Saved entries:
--- --- ---

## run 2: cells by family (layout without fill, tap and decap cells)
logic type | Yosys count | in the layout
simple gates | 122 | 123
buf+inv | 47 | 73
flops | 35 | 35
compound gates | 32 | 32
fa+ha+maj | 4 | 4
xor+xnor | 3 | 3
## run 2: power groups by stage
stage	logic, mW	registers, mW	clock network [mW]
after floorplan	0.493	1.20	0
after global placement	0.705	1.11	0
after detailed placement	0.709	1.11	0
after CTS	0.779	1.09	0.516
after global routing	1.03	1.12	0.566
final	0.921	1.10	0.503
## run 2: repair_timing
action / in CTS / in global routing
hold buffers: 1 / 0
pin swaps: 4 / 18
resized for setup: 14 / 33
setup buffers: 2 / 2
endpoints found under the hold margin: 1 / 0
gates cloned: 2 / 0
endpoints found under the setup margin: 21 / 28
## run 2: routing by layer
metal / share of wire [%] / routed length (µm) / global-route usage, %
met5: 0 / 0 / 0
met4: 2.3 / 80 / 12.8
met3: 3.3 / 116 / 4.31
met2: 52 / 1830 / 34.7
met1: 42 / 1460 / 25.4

--- --- ---

> [Instructions to follow]
Exactly as they stand above, write out all the entries again.

> [Answer box]
## run 2: cells by family (layout without fill, tap and decap cells)
logic type | Yosys count | in the layout
simple gates | 122 | 123
buf+inv | 47 | 73
flops | 35 | 35
compound gates | 32 | 32
fa+ha+maj | 4 | 4
xor+xnor | 3 | 3
## run 2: power groups by stage
stage	logic, mW	registers, mW	clock network [mW]
after floorplan	0.493	1.20	0
after global placement	0.705	1.11	0
after detailed placement	0.709	1.11	0
after CTS	0.779	1.09	0.516
after global routing	1.03	1.12	0.566
final	0.921	1.10	0.503
## run 2: repair_timing
action / in CTS / in global routing
hold buffers: 1 / 0
pin swaps: 4 / 18
resized for setup: 14 / 33
setup buffers: 2 / 2
endpoints found under the hold margin: 1 / 0
gates cloned: 2 / 0
endpoints found under the setup margin: 21 / 28
## run 2: routing by layer
metal / share of wire [%] / routed length (µm) / global-route usage, %
met5: 0 / 0 / 0
met4: 2.3 / 80 / 12.8
met3: 3.3 / 116 / 4.31
met2: 52 / 1830 / 34.7
met1: 42 / 1460 / 25.4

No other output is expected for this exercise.